▸ **TASK TO COMPLETE**
Produce a copy of every line in the records that holds the string "default".

▸ **Saved entries**
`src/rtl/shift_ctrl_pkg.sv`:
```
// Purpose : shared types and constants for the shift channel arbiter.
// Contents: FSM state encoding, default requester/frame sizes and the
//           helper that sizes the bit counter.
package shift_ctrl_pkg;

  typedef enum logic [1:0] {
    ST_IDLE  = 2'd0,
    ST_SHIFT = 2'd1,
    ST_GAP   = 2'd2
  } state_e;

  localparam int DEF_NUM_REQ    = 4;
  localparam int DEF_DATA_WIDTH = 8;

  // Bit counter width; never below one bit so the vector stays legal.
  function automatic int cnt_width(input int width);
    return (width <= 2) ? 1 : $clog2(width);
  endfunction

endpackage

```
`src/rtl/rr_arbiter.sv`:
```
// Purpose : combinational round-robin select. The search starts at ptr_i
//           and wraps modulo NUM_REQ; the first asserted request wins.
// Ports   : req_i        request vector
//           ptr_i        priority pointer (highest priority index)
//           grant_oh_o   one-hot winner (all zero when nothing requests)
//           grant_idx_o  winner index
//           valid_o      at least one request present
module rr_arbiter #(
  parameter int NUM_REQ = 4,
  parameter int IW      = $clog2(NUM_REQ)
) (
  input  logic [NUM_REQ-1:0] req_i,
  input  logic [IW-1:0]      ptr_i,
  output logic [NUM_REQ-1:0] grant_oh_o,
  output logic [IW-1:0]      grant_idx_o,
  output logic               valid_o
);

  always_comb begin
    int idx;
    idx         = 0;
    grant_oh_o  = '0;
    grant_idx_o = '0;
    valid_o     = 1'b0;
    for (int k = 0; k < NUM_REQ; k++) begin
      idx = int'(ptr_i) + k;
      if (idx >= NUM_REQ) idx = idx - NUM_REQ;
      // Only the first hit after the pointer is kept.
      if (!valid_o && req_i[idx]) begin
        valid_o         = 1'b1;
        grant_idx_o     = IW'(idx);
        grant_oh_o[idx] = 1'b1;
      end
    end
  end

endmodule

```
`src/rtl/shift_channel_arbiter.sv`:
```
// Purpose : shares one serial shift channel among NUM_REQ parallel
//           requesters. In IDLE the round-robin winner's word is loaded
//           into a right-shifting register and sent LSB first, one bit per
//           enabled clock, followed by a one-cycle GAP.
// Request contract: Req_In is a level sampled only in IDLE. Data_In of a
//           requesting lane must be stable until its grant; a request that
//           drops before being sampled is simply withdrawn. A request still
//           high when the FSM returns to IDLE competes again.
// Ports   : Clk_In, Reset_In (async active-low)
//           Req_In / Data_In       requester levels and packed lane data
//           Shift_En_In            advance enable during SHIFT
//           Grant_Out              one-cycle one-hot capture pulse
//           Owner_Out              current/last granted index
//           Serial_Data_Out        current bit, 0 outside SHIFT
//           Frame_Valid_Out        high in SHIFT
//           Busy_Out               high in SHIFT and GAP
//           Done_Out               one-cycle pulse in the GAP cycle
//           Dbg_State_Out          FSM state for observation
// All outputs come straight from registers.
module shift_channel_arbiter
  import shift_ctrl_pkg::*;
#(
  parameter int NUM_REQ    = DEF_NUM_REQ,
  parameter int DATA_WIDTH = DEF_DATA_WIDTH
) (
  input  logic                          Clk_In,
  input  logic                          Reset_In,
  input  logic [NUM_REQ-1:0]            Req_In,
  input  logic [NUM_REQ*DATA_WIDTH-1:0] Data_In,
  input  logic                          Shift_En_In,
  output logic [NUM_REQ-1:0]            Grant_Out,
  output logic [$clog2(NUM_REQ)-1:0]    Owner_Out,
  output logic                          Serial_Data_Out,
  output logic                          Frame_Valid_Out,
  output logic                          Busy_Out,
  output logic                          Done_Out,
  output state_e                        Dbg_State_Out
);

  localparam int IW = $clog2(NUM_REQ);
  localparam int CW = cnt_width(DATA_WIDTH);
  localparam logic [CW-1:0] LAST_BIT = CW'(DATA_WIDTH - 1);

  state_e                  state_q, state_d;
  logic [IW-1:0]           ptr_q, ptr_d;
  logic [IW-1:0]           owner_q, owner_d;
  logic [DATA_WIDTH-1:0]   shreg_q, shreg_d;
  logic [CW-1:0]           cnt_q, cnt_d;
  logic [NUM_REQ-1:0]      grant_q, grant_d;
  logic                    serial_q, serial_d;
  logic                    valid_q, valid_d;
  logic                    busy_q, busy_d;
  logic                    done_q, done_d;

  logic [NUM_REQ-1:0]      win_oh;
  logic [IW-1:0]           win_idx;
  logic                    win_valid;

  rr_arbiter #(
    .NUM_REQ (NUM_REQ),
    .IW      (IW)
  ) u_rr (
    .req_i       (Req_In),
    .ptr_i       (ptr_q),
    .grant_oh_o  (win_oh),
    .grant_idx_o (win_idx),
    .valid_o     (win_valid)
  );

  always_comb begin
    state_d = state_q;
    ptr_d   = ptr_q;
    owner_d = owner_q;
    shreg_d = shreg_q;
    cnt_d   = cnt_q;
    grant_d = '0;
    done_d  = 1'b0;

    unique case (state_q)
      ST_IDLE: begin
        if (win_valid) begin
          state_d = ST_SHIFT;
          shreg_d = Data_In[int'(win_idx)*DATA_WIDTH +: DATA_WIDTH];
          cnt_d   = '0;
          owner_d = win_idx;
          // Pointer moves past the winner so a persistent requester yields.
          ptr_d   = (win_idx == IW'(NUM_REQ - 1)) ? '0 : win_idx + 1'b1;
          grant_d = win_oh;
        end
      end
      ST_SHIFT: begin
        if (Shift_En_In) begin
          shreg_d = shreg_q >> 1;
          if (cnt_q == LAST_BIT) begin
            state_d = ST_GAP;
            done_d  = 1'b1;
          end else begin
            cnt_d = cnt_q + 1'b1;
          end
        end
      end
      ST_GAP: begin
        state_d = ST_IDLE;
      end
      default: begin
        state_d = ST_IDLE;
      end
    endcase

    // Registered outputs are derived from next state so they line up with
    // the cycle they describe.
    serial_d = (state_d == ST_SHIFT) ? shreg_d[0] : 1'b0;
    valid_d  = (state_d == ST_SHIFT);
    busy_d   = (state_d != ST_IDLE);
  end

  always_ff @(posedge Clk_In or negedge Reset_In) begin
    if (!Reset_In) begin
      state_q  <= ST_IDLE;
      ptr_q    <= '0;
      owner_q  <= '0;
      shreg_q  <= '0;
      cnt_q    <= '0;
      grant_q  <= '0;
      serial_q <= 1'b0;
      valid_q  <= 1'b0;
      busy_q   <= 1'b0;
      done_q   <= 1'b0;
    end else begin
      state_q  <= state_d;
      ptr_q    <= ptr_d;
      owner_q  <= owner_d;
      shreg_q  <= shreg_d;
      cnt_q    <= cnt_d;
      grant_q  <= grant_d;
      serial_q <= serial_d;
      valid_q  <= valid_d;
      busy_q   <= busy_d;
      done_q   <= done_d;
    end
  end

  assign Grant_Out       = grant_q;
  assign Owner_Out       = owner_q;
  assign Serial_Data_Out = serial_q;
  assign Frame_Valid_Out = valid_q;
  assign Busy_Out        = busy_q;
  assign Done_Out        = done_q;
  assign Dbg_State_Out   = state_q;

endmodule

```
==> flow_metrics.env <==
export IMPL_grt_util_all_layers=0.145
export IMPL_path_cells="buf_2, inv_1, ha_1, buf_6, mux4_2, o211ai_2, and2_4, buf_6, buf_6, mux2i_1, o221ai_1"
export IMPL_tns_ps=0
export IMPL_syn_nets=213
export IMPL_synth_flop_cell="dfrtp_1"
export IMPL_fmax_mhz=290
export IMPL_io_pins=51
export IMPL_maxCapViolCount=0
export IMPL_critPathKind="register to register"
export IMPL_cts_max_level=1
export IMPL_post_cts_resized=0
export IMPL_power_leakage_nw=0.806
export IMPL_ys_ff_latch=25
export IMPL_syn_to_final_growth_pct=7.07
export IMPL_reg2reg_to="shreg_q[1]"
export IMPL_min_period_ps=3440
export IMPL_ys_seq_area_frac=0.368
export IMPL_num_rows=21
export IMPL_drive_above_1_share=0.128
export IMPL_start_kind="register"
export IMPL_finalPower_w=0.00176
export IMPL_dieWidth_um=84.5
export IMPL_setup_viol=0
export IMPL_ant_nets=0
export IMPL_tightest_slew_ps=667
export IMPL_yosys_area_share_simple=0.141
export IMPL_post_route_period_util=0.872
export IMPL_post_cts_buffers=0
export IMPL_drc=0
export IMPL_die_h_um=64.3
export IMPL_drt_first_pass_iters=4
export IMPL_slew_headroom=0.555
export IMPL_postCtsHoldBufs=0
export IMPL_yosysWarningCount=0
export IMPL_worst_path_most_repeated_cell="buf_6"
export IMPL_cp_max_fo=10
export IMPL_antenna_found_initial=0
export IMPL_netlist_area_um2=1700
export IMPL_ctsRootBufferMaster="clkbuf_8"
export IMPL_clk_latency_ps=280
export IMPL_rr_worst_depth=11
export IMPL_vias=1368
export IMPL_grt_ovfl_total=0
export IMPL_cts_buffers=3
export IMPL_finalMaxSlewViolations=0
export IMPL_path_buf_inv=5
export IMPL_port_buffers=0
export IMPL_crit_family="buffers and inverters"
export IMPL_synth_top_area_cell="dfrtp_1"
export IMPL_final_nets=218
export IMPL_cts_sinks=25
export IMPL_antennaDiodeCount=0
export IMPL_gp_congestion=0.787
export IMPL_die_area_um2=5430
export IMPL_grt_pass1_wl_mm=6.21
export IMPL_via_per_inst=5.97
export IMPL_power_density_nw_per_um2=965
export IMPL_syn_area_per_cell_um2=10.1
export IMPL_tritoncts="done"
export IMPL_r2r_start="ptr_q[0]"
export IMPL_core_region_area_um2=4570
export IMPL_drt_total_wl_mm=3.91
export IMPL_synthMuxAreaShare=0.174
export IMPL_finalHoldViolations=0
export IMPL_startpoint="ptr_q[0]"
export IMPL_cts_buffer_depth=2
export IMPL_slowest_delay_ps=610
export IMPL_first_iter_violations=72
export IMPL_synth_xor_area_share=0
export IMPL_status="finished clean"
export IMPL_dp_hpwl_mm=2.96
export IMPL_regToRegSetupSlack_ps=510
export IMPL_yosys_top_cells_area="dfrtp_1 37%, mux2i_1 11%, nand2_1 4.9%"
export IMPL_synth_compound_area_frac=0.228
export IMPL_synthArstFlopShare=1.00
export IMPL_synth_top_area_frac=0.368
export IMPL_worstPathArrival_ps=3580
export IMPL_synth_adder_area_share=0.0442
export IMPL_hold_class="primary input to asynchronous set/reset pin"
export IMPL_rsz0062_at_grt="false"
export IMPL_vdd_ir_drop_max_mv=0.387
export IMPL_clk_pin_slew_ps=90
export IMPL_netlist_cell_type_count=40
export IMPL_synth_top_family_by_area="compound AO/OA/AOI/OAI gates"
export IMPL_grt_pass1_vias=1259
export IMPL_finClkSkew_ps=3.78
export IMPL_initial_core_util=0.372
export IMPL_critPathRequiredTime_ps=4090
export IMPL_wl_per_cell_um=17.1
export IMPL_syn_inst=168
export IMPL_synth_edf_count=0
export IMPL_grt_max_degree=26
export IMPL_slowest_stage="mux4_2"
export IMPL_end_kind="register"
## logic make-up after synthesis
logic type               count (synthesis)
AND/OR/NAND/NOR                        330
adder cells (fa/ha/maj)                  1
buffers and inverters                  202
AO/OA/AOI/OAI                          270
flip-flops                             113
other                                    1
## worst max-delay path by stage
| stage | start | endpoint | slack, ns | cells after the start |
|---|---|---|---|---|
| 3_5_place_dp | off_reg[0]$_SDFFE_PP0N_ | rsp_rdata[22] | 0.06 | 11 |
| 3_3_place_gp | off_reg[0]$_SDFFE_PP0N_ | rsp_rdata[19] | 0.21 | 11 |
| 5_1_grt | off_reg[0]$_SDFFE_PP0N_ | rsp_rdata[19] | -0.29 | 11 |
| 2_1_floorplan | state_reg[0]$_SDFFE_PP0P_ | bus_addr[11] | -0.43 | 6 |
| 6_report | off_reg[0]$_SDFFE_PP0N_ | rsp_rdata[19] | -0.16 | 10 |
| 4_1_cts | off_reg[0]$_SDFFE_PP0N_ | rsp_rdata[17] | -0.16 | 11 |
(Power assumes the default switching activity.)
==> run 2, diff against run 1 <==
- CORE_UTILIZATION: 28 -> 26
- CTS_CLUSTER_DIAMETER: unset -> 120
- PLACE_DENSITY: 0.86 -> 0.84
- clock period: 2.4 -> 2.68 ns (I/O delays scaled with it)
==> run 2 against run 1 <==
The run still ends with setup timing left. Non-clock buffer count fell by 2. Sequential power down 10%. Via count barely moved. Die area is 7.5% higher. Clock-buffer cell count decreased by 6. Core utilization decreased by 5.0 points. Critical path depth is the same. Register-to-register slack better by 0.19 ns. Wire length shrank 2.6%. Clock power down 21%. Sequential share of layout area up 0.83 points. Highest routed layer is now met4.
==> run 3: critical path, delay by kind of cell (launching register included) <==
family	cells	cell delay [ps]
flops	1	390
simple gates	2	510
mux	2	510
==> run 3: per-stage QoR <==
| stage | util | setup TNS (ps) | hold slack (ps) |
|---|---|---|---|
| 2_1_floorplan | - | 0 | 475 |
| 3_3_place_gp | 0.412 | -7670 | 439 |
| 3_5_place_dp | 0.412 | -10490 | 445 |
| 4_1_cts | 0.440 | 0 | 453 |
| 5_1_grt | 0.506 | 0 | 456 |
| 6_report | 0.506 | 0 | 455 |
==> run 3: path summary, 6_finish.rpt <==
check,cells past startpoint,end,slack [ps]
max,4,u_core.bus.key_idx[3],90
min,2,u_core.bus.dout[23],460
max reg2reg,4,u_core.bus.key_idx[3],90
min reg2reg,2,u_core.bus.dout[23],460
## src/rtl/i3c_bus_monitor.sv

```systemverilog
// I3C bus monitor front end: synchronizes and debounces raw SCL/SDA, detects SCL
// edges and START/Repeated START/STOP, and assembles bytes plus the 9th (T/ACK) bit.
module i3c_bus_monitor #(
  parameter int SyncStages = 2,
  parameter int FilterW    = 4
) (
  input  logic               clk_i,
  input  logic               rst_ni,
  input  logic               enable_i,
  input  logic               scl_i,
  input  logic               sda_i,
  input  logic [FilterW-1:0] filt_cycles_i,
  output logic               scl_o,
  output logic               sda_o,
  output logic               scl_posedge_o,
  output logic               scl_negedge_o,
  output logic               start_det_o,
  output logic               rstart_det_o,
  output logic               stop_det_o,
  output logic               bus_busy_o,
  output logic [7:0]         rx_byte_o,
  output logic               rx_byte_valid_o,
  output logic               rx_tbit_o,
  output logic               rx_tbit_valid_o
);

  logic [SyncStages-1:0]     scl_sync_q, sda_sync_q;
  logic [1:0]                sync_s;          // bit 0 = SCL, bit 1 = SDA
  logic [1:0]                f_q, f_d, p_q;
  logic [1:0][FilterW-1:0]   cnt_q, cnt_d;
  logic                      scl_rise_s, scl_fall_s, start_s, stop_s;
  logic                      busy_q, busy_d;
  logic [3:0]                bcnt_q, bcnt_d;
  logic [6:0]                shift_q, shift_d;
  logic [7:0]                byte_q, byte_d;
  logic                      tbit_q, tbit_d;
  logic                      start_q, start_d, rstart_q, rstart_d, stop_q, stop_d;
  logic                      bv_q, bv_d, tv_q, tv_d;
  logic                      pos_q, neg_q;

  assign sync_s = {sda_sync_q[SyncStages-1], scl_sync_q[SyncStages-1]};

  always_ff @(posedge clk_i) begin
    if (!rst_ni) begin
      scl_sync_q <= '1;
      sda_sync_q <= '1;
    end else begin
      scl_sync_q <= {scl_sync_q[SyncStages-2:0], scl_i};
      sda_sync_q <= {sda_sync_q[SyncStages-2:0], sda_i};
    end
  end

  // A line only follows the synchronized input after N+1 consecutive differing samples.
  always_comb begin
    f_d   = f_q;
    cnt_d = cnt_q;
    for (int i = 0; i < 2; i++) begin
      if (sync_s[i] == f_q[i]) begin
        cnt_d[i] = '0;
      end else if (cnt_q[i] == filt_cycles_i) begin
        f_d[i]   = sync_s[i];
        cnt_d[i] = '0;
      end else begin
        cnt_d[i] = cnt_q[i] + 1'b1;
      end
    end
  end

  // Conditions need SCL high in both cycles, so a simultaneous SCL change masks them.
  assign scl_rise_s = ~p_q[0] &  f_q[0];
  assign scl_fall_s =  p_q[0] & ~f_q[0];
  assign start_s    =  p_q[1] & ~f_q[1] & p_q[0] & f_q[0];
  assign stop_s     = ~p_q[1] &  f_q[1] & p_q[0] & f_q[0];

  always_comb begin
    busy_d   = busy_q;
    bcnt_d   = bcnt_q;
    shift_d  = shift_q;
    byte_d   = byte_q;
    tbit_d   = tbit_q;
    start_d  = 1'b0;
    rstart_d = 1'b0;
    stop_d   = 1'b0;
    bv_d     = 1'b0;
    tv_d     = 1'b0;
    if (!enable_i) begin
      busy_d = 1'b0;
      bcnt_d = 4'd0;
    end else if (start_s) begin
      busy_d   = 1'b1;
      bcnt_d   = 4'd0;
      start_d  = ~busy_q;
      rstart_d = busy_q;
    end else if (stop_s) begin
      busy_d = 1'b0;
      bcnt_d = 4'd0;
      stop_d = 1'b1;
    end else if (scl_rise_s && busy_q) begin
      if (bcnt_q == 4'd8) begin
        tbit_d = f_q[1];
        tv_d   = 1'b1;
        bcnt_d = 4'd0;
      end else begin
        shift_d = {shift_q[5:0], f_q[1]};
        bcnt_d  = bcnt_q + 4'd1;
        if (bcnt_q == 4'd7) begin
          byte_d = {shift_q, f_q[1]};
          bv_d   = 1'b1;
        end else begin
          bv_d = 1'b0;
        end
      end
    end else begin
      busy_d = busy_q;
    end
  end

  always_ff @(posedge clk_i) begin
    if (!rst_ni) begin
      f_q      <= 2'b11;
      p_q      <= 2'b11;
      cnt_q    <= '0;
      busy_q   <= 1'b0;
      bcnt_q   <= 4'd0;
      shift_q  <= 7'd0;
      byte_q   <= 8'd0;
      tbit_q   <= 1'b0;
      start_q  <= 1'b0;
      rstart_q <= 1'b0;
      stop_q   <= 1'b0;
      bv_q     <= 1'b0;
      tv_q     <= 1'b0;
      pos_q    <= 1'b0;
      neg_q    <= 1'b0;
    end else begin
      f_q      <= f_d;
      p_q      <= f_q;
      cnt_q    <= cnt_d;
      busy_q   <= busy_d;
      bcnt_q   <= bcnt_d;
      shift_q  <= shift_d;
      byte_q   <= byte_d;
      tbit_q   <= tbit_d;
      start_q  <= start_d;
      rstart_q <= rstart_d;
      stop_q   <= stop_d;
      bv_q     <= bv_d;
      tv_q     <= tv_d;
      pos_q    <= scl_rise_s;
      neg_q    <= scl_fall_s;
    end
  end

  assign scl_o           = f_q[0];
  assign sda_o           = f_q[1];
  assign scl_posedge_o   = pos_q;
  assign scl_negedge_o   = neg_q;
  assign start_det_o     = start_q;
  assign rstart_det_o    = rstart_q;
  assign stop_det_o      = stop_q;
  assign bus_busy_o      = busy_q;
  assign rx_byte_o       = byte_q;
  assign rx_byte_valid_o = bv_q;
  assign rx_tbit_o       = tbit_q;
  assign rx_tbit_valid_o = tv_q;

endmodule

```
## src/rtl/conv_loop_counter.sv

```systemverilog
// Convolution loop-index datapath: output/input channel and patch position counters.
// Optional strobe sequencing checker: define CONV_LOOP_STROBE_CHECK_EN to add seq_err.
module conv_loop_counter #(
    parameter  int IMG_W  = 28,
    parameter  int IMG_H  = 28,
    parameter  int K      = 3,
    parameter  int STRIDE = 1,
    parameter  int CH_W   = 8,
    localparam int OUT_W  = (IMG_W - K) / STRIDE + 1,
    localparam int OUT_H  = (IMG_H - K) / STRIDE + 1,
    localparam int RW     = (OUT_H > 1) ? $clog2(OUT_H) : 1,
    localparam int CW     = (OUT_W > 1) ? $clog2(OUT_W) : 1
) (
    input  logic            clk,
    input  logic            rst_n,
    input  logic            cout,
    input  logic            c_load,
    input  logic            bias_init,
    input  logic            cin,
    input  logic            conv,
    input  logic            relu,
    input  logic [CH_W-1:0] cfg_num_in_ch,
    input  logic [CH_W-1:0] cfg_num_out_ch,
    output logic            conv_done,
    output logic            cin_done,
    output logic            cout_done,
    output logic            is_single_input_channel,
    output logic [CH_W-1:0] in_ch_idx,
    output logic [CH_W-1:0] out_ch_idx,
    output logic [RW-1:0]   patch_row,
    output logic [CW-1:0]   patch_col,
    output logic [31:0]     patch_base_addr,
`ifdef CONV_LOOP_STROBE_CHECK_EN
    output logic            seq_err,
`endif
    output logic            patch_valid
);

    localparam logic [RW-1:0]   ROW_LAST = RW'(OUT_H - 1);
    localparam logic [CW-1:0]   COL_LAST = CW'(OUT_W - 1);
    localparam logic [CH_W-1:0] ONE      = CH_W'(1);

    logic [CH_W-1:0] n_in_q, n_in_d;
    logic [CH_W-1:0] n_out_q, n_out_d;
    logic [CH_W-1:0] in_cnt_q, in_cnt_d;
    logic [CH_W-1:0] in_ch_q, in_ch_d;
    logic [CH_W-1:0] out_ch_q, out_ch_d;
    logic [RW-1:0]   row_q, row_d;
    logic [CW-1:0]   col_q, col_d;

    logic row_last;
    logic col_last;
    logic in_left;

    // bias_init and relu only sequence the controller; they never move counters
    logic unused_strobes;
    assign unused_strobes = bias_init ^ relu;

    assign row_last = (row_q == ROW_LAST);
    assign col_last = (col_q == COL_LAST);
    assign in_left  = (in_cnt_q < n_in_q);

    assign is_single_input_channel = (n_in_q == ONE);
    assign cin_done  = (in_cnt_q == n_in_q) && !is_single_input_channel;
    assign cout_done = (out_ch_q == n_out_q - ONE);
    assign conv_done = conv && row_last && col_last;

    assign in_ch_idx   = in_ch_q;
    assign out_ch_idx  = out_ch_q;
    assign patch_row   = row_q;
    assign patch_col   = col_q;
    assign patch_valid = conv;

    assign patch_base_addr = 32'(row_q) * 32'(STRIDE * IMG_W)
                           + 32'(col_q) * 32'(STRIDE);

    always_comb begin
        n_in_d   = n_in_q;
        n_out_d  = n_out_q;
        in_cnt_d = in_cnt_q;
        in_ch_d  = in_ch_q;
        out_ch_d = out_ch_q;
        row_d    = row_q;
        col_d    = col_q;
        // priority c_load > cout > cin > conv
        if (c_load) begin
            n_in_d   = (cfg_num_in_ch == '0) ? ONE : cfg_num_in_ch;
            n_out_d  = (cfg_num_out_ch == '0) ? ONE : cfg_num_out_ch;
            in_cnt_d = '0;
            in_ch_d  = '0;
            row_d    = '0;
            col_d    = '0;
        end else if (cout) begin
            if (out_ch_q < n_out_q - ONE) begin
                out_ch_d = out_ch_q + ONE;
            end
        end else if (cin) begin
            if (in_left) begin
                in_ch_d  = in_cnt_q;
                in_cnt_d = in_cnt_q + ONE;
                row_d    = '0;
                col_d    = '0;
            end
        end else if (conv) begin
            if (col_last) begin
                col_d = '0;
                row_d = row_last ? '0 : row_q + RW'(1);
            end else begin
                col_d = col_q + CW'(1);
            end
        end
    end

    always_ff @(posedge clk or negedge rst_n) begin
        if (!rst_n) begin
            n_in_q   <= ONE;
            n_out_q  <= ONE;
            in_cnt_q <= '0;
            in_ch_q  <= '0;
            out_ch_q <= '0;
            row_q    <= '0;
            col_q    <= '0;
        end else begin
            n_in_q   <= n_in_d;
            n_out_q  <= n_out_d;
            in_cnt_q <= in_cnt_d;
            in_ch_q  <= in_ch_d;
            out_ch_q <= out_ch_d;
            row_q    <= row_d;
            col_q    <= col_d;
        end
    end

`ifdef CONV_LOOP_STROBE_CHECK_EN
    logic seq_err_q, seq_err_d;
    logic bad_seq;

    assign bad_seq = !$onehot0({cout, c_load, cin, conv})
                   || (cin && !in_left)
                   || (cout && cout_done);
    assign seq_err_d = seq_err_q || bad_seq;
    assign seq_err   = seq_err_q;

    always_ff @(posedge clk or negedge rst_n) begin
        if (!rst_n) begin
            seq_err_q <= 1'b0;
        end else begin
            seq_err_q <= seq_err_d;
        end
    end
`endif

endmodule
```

▸ **ANSWER TO THE EXERCISE**
// Contents: FSM state encoding, default requester/frame sizes and the
      default: begin
(Power assumes the default switching activity.)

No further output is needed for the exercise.